Diane spotkała prawdziwa tragedia. Jej mąż i córka zginęli w wypadku samochodowym. Kobieta do dziś obwinia się o to wydarzenie, o to że pozwoliła im wtedy na wyjście z domu i przejażdżkę. Pogrążona w żałobie bohaterka topi swoje smutki w alkoholu. Kurczowo trzyma się myśli o utraconej rodzinie. Nie wychodzi z domu, z nikim się nie spotyka. W ten sposób mija cały rok. W końcu jednak w jej życiu zaczyna się coś dziać. Diane postanawia wyjechać do miasteczka w Irlandii. Podróż ta była niegdyś marzeniem jej męża. Bohaterka zostawia swoją kawiarnię w rękach zaufanego przyjaciela i wyrusza w drogę. Nowe miejsce z początku będzie ją irytować. Mieszkańcy wydadzą się jej wścibscy, a nowy sąsiad będzie jej działał na nerwy. Diane wręcz go znienawidzi. Jednakże według przysłowia, kto się czubi, ten się lubi.
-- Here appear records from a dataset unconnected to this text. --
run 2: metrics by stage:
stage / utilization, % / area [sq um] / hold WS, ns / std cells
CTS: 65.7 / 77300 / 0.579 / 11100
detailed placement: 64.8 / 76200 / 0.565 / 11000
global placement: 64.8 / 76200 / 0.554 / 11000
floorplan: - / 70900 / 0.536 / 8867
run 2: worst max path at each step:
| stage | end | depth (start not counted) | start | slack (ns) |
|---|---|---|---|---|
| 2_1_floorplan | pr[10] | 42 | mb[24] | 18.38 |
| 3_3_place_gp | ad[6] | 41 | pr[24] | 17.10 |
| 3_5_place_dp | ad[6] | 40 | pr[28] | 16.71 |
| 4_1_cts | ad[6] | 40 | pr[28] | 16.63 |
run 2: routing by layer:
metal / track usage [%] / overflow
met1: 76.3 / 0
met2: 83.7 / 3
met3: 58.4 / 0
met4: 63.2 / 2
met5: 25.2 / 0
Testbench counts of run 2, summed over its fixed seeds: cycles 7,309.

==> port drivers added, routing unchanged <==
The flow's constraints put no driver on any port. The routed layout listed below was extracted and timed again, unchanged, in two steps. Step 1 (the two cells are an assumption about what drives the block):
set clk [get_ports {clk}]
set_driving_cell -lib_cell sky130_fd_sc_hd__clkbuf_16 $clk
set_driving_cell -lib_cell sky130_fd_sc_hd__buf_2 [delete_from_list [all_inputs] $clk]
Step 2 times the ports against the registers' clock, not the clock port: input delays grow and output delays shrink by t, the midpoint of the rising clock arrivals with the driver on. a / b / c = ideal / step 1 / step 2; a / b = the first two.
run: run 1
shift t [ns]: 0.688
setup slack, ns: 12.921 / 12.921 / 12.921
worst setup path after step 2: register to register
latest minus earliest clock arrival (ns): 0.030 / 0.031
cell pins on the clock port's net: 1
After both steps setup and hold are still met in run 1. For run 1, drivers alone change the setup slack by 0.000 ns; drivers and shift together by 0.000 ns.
Context: an optimization exercise on an open-source flow, tuned for small area. The choices shown serve that exercise and are no tape-out recipe.
Function was checked by simulation only, so behaviour that the tests miss may differ from the original.
No activity file was given, so power comes from the tool's default toggle rates.

== the baseline ==
==> flow/design.v <==
module tense_edges_ok (
    input  wire        s16,
    input  wire [63:0] item0,
    input  wire [63:0] item1,
    input  wire [63:0] item2,
    input  wire [63:0] item3,
    input  wire [63:0] item4,
    input  wire [63:0] item5,
    output wire        base_bad,
    output wire [3:0]  u_bad
);
    localparam LMIN = 1;    
    wire [31:0] period    = item0[31:0];
    wire        rz        = item0[33:32] != 2'b00;
    wire [31:0] data      = item1[63:32];
    wire [31:0] drv_on    = item1[31:0];
    wire [31:0] drv_off   = item2[63:32];
    wire [31:0] ret       = item2[31:0];
    wire [31:0] stb_close = item3[63:32];
    wire [31:0] stb_open  = item3[31:0];
    wire [31:0] udef [0:3];
    assign udef[0] = item4[31:0];
    assign udef[1] = item4[63:32];
    assign udef[2] = item5[31:0];
    assign udef[3] = item5[63:32];
    function automatic cy32(input [31:0] a, input [31:0] b, input ci);
        integer i;
        reg c;
        begin
            c = ci;
            for (i = 0; i < 32; i = i + 1)
                c = (a[i] & b[i]) | (c & (a[i] | b[i]));
            cy32 = c;
        end
    endfunction
    function automatic cy24(input [23:0] a, input [23:0] b);
        integer i;
        reg c;
        begin
            c = 1'b0;
            for (i = 0; i < 24; i = i + 1)
                c = (a[i] & b[i]) | (c & (a[i] | b[i]));
            cy24 = c;
        end
    endfunction
    function automatic [24:0] sub24(input [23:0] a, input [23:0] b);
        integer i;
        reg c;
        reg [23:0] r;
        begin
            c = 1'b1;
            for (i = 0; i < 24; i = i + 1) begin
                r[i] = a[i] ^ ~b[i] ^ c;
                c = (a[i] & ~b[i]) | (c & (a[i] | ~b[i]));
            end
            sub24 = {c, r};
        end
    endfunction
    function automatic [10:0] sub11(input [10:0] a, input [10:0] b);
        integer i;
        reg c;
        reg [10:0] r;
        begin
            c = 1'b1;
            for (i = 0; i < 11; i = i + 1) begin
                r[i] = a[i] ^ ~b[i] ^ c;
                c = (a[i] & ~b[i]) | (c & (a[i] | ~b[i]));
            end
            sub11 = r;
        end
    endfunction
    function automatic [3:0] dflags(input [10:0] d);
        reg z, p1, m1;
        begin
            z  = d == 11'd0;
            p1 = d == 11'd1;
            m1 = d == 11'h7FF;
            dflags = {d[10] | z | p1, d[10] | z, d[10], d[10] & ~m1};
        end
    endfunction
    wire r1 = (|period[31:12]) || (period[11] && !s16);
    wire [31:0] cs_t = stb_open ^ period ^ ~stb_close;
    wire [32:0] cs_u = {(stb_open & period) | (stb_open & ~stb_close) | (period & ~stb_close), 1'b0};
    wire win_ok = cs_u[32] | cy32(cs_t, cs_u[31:0], 1'b0);
    wire inv = cy32(data, ~drv_on, 1'b1) && (!rz || cy32(ret, ~data, 1'b0)) &&
               cy32(stb_close, ~stb_open, 1'b1) && win_ok;
    wire [31:0] x  = rz ? ret : data;
    wire [24:0] lx = sub24(x[23:0], period[23:0]);
    wire [24:0] lf = sub24(drv_off[23:0], period[23:0]);
    wire [24:0] ls = sub24(stb_open[23:0], {period[21:0], 2'b00});
    wire [3:0] fx = dflags(sub11({3'b000, x[31:24]},        {3'b000, period[31:24]}));
    wire [3:0] ff = dflags(sub11({3'b000, drv_off[31:24]},  {3'b000, period[31:24]}));
    wire [3:0] fs = dflags(sub11({3'b000, stb_open[31:24]}, {1'b0, period[31:22]}));
    wire on_big  = |drv_on[31:24];
    wire off_big = |drv_off[31:24];
    wire so_big  = |stb_open[31:24];
    wire pick_off = on_big | (~off_big & cy24(drv_on[23:0], ~drv_off[23:0]));    
    wire [23:0] m1 = pick_off ? drv_off[23:0] : drv_on[23:0];
    wire m1_big = on_big & off_big;
    wire pick_so = m1_big | (~so_big & cy24(m1, ~stb_open[23:0]));
    wire [23:0] m  = pick_so ? stb_open[23:0] : m1;
    wire m_big = m1_big & so_big;
    function automatic up_ok(input [3:0] f, input c, input ck, input s23);
        begin
            case ({s23, c, ck})
                3'b100:         up_ok = f[3];
                3'b101, 3'b110,
                3'b000:         up_ok = f[2];
                3'b111, 3'b001,
                3'b010:         up_ok = f[1];
                default:        up_ok = f[0];
            endcase
        end
    endfunction
    wire up0 = (lx[24] ? fx[1] : fx[2]) && (lf[24] ? ff[1] : ff[2]) && (ls[24] ? fs[1] : fs[2]);
    assign base_bad = !(r1 && inv && up0);
    genvar k;
    generate
        for (k = 0; k < 4; k = k + 1) begin : g_u
            wire [23:0] su  = udef[k][23:0];
            wire        s23 = udef[k][23];
            wire def_ok = udef[k][31:28] <= 4'hB && udef[k][27:24] == 4'h0;
            wire hi = up_ok(fx, lx[24], cy24(lx[23:0], su), s23) &&
                      up_ok(ff, lf[24], cy24(lf[23:0], su), s23) &&
                      up_ok(fs, ls[24], cy24(ls[23:0], su), s23);
            wire lo;
            if (LMIN) begin : g_lo1
                assign lo = ~s23 | m_big | cy24(m, su);
            end else begin : g_lo3
                assign lo = ~s23 | (((|drv_on[31:24])   | cy24(drv_on[23:0], su)) &
                                    ((|drv_off[31:24])  | cy24(drv_off[23:0], su)) &
                                    ((|stb_open[31:24]) | cy24(stb_open[23:0], su)));
            end
            assign u_bad[k] = !(def_ok && inv && lo && hi);
        end
    endgenerate
endmodule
Między Diane i Edwardem rozwinie się wyjątkowa relacja i to właśnie on, a także życzliwe towarzystwo mieszkańców oraz panująca między nimi rodzinna atmosfera dadzą kobiecie nadzieję na to, że jej życie znów może nabrać barw.
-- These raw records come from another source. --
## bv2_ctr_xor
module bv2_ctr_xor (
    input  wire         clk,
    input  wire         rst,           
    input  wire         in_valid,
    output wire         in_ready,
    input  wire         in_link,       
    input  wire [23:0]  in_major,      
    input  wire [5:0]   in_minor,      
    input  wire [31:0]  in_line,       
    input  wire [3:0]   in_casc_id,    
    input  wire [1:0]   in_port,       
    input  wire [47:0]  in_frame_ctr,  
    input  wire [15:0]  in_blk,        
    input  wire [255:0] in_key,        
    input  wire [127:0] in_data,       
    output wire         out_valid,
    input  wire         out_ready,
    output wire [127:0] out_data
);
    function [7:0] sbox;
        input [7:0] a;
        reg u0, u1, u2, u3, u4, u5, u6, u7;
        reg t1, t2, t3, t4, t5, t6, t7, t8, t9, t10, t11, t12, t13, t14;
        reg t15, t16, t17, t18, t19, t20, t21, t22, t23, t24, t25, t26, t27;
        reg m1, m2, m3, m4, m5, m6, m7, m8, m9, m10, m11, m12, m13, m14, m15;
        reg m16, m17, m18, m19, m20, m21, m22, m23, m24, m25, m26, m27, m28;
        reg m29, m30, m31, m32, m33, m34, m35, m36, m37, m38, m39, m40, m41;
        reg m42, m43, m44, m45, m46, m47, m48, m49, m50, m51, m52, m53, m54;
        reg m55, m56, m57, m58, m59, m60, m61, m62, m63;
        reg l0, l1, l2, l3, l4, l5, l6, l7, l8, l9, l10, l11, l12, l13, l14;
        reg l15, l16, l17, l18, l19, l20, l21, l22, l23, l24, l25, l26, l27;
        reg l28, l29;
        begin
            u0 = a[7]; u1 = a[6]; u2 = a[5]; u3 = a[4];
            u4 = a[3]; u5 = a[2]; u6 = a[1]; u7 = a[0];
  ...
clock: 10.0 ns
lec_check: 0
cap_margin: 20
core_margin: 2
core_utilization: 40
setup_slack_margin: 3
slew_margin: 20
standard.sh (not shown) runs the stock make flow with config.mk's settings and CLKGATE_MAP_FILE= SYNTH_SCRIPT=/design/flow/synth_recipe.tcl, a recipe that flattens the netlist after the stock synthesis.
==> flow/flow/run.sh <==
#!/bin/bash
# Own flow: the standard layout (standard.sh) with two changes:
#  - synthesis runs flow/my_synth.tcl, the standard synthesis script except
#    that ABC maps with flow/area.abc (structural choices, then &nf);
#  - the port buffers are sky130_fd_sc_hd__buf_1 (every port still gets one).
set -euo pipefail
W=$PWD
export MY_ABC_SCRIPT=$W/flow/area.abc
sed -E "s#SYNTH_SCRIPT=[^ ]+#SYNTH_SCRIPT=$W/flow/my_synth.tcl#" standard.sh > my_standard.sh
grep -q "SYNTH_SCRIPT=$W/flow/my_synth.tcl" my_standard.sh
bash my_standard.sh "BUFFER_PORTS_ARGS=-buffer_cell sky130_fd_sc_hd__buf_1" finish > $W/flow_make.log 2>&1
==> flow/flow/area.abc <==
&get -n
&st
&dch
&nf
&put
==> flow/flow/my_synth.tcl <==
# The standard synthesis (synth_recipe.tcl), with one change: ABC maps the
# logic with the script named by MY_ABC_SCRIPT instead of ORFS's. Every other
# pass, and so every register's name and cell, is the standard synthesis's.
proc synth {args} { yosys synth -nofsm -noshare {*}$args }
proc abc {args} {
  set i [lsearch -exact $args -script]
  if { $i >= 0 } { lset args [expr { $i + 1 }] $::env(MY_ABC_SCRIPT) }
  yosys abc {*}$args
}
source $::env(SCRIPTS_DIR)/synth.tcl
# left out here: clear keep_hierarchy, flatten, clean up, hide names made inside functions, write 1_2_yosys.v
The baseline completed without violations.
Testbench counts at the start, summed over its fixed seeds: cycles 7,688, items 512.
What follows belongs to an exercise in optimizing a design on an open flow for small area, a short achievable clock period and few clock cycles per item; a production flow would make more cautious choices. RTL that was checked went through simulation tests only; none was proved equivalent to the original. No functional check of the RTL was part of runs 1 to 3 and 6. Power figures rest on the tool's default switching activity, not on a simulated workload.

**flow/design.v**
```verilog
module friction_interp (
    input  wire        clk,
    input  wire        rst,
    input  wire        start,
    input  wire [31:0] p,
    input  wire [31:0] pos_min,
    input  wire [31:0] span,
    input  wire        rotary,
    output wire        busy,
    output reg         done,
    output wire [31:0] term,
    output wire        mem_req,
    output wire [7:0]  mem_addr,
    input  wire [31:0] mem_rdata
);
    reg         idle, sub, lin, run;
    reg  [5:0]  cnt;           
    reg         divq;          
    reg         modq;          
    reg         alnq;          
    reg         firstq;        
    reg         hornq;         
    reg         qshq;          
    reg         selq;          
    reg  [31:0] s_reg;         
    reg         rot;
    reg         sgn;           
    reg         big;           
    reg         ovf;           
    reg  [31:0] rem;           
    reg  [31:0] a;             
    reg  [31:0] m;             
    reg  [47:0] acc;
    reg  [7:0]  nxtq;          
    reg         msel;          
    reg         busy_r;
    assign busy     = busy_r;
    assign mem_req  = run;
    assign mem_addr = msel ? nxtq : a[7:0];
    assign term     = acc[47:16];
    wire        addm  = rem[31];                   
    wire [31:0] x1    = {rem[30:0], a[31]};
    wire [31:0] x2    = s_reg ^ {32{!addm}};
    wire        lo_z  = (x1[7:0] == 8'd0);
    wire        cin   = lin ? lo_z : !addm;
    wire [33:0] y_c   = {1'b0, x1, 1'b1} + {1'b0, x2, cin};
    wire [32:0] y     = y_c[33:1];
    wire        r_neg = x1[31] ^ x2[31] ^ y[32];    
    wire        ge    = !y[31];
    wire        qbit  = ge;
    wire [7:0]  neg_lo = ~x1[7:0] + 8'd1;
    reg  [31:0] s_top;         
    integer k;
    always @(*) begin
        s_top[31] = s_reg[31];
        for (k = 30; k >= 0; k = k - 1) s_top[k] = s_top[k+1] | s_reg[k];
    end
    wire [30:0] r_diff = rem[30:0] ^ {31{sgn}};      
    wire        wide   = |(r_diff & ~s_top[31:1]);
    wire        shr    = alnq & wide;
    wire [32:0] lo    = {1'b0, acc[30:0], a[23]} + {1'b0, m};
    wire [15:0] u2    = acc[46:31];
    wire [15:0] u2p   = u2 + 16'd1;
    wire [15:0] u2m   = u2 - 16'd1;
    wire [15:0] hi    = (lo[32] & !m[31]) ? u2p : (!lo[32] & m[31]) ? u2m : u2;
    wire [7:0]  idx   = a[7:0];
    wire [7:0]  inc   = idx + 8'd1;
    wire [7:0]  nxt   = (!rot && idx == 8'd255) ? 8'd255 : inc;
    wire [5:0]  cnt_d = cnt - 6'd1;
    wire [5:0]  cnt_n = shr ? cnt + 6'd1 : cnt_d;
    wire        selq_n = run & (cnt_d <= 6'd18) & (cnt_d >= 6'd3);
    always @(posedge clk) begin
        if (rst) begin
            idle <= 1'b1;
            sub  <= 1'b0;
            lin  <= 1'b0;
            run  <= 1'b0;
            done <= 1'b0;
            divq <= 1'b0;
            busy_r <= 1'b0;
        end else begin
            done <= 1'b0;
            if (idle) begin
                if (start) begin
                    idle <= 1'b0;
                    sub  <= 1'b1;
                    busy_r <= 1'b1;
                end
            end
            if (sub) begin
                sub  <= 1'b0;
                lin  <= !rot;
                run  <= rot;
                divq <= rot;
            end
            if (lin) begin
                lin  <= 1'b0;
                run  <= 1'b1;
                divq <= 1'b1;
            end
            if (run) begin
                divq <= (cnt_d >= 6'd4);
                if (cnt == 6'd1) begin
                    run  <= 1'b0;
                    idle <= 1'b1;
                    done <= 1'b1;
                    busy_r <= 1'b0;
                end
            end
        end
    end
    always @(posedge clk) begin
        if (sub) cnt <= 6'd28;
        else if (run) cnt <= cnt_n;
        alnq   <= sub ? rot : (run & alnq & wide);
        modq   <= sub ? rot : (run & rot & ((cnt_d >= 6'd28) | shr));
        qshq   <= sub | lin | (run & (cnt_d >= 6'd20));
        selq   <= selq_n;
        firstq <= run & (cnt_d == 6'd17);
        hornq  <= run & (cnt_d <= 6'd16) & (cnt_d >= 6'd1);
    end
    always @(posedge clk) begin
        if (idle) begin
            s_reg <= pos_min;
            m     <= span;
            rot   <= rotary;
            a[31] <= p[0];
        end
        if (sub) begin
            sgn   <= r_neg;
            big   <= y[31] & !r_neg;
            ovf   <= 1'b0;
            a     <= {y[0], 31'd0};
            s_reg <= rot ? {1'b0, m[30:0]} : {8'd0, y[31:8]};
        end
        if (lin) begin
            a     <= sgn ? 32'd0 : {y[0], neg_lo, 23'd0};
            s_reg <= {1'b0, m[30:0]};
            ovf   <= big;
        end
        if (idle)
            rem <= {1'b0, p[31:1]};
        else if (sub)
            rem <= {r_neg, y[31:1]};
        else if (lin)
            rem <= sgn ? 32'd0 : {1'b0, y[31:1]};
        else if (shr)
            rem <= {rem[31], rem[31:1]};
        else
            rem <= y[31:0];
        if (shr) begin
            a     <= {rem[0], a[31:1]};
        end else if (divq) begin
            if (qshq) a <= {a[30:0], modq ? 1'b0 : (qbit | ovf)};
            if (!rot && cnt == 6'd28) ovf <= ovf | ge;
        end
        if (run) m <= mem_rdata;
        msel <= qbit & selq_n;
        nxtq <= nxt;
        if (firstq) begin
            acc     <= {{16{m[31]}}, m[31:16]};
            a[23:8] <= m[15:0];
        end else if (hornq) begin
            acc     <= {hi, lo[31:0]};
            a[23:8] <= {a[22:8], 1'b0};
        end
    end
endmodule
```
**flow/run.sh**
```bash
#!/bin/bash
# synth_recipe.tcl (not shown) runs the flow's synth.tcl, then flattens the netlist and writes it again
# the make line also repeats each setting of config.mk as NAME=value (left out here)
make -C /OpenROAD-flow-scripts/flow DESIGN_CONFIG=/design/flow/config.mk WORK_HOME=/design/flow/orfs CLKGATE_MAP_FILE= SYNTH_SCRIPT=/design/flow/synth_recipe.tcl finish
```
**flow/config.mk**
```make
export PLATFORM = sky130hd
export DESIGN_NAME = friction_interp
export DESIGN_NICKNAME = friction_interp
export VERILOG_FILES = /design/flow/design.v
export SDC_FILE = /design/flow/constraint.sdc
export NUM_CORES = 4
export LEC_CHECK = 0
export CAP_MARGIN = 20
export CORE_MARGIN = 2
export CORE_UTILIZATION = 40
export SLEW_MARGIN = 20
```
**flow/constraint.sdc**
```tcl
create_clock -name core_clock -period 12.0 [get_ports {clk}]
set_input_delay 2.4000 -clock core_clock [delete_from_list [all_inputs] [get_ports {clk}]]
set_output_delay 2.4000 -clock core_clock [all_outputs]
set_load 0.01 [all_outputs]
```
==> results of run 1 <==
-- cell families (layout without fill, tap and decap cells) --
kind of cell,count (synthesis),after routing
adders and majority gates,76,76
and+or+nand+nor,444,444
buffers and inverters,188,297
xor gates and xnor gates,122,122
DFF,207,207
AOI/OAI and AO/OA,521,521
muxes,92,92
-- layout make-up --
class | count | area [µm²]
inverters | 60 | 225
flip-flops and latches | 207 | 5130
clock buffers | 36 | 708
clock inverters | 12 | 170
fillers | 3486 | 19000
repair buffers | 189 | 1850
well taps | 468 | 586
multi-input cells | 1255 | 8800
From an optimization exercise on the open Yosys and OpenROAD flow, aimed at small area, a short achievable clock period and few clock cycles per item; shortcuts taken in it are not production practice.
Only simulation tests tie the RTL to the original design; equivalence was not proved.

## flow/design.v (module list and top-level ports; edited modules follow where they fit)
// module cymal_xu: 1195 lines
module cymal_xu (
    input             clk,
    input             rst,
    input             in_valid,
    output            in_ready,
    input      [31:0] in_insn,
    input      [31:0] in_a,
    input      [31:0] in_b,
    input      [31:0] in_c,
    output reg        out_valid,
    output reg  [1:0] out_cause,
    output reg        out_wr0,
    output reg        out_wr1,
    output reg [31:0] out_data0,
    output reg [31:0] out_data1
);
  // ...
==> flow/flow/run.sh <==
#!/bin/bash
# Standard layout, with the timing repair steps aiming for a clock period of
# about 6.5 ns instead of stopping once the 26 ns constraint is met.
set -euo pipefail
bash standard.sh SETUP_SLACK_MARGIN=19.5 finish > standard_flow.log 2>&1
==> flow/standard.sh <==
#!/bin/bash
# synth_recipe.tcl (not shown) runs the flow's synth.tcl, then flattens the netlist and writes it again
# the make line also repeats each setting of config.mk as NAME=value (left out here)
make -C /OpenROAD-flow-scripts/flow DESIGN_CONFIG=/design/flow/config.mk WORK_HOME=/design/flow/orfs CLKGATE_MAP_FILE= SYNTH_SCRIPT=/design/flow/synth_recipe.tcl "${@:-finish}"
==> flow/config.mk <==
export PLATFORM = sky130hd
export DESIGN_NAME = cymal_xu
export DESIGN_NICKNAME = cymal_xu
export VERILOG_FILES = /design/flow/design.v
export SDC_FILE = /design/flow/constraint.sdc
export NUM_CORES = 4
export LEC_CHECK = 0
export ABC_AREA = 1
export CAP_MARGIN = 20
export CORE_MARGIN = 2
export CORE_UTILIZATION = 35
export PLACE_DENSITY = 0.5
export SLEW_MARGIN = 20
export TNS_END_PERCENT = 10
==> flow/constraint.sdc <==
create_clock -name core_clock -period 26.0 [get_ports {clk}]
set_input_delay 5.2000 -clock core_clock [delete_from_list [all_inputs] [get_ports {clk}]]
set_output_delay 5.2000 -clock core_clock [all_outputs]
set_load 0.01 [all_outputs]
Książka Agnes Martin-Lugand ma dosyć ciekawą historię. Autorka wydała ją na własny koszt jako e-booka. Powieść niemal natychmiast odniosła sukces wśród francuskich czytelników. Prawa do jej wydania sprzedano już do kilkunastu krajów. Ludzi wzrusza historia Diane, a także jej "romantyczna" natura. Natomiast w naszym kraju sytuacja wygląda nieco inaczej. Spotkałam się z ogromną krytyką utworu. Zaskoczyło mnie to, gdyż mi osobiście lektura się podobała. Może nie jest najwyższych lotów, ale zdecydowanie pozwala na miłe spędzenie czasu.
Z początku spodziewałam się czegoś w stylu internetowego opowiadania, jednak książka jest naprawdę porządnie napisanym kawałkiem literatury, z wieloma wątkami, rozbudowanymi charakterologicznie postaciami i tym czymś, co wprawia w dobry nastrój. To jedna z tych motywujących książek, po przeczytaniu których, człowiek przynajmniej przez chwilę czuje się silniejszy. Po raz kolejny sprawdziła się też stara prawda, że dobra książka obroni się sama. Czytelnicy odkryli ją właściwie sami, bo autorka nie ruszyła od razu z jakąś bardzo szeroką reklamą. Raczej popularność tego tytuły roznosiła się pocztą pantoflową. Inną równie zadziwiającą rzeczą jest fakt, że o ile cała Europa zachwyciła się tą historią i samą autorką, o tyle w Polsce spadła fala krytyki. Czytelnicy nie przekonali się do tej książki, uznali ja za nudną i bezsensowną, a autorkę za niezbyt utalentowaną. Jak napisałam wcześniej, dla mnie nie była to lektura wysokich lotów, do której będę chciała wracać lub o której będę pamiętać przez długi czas, ale świetnie sprawdziła się jako szybki umilacz czasu na weekend, dla oddechu pomiędzy kolejnymi bardziej ambitnymi tytułami. Myślę, że warto sprawdzić ją osobiście i zamiast kierować się opiniami innych osób, spróbować mieć własne zdanie i zapoznać się z tym internetowym hitem.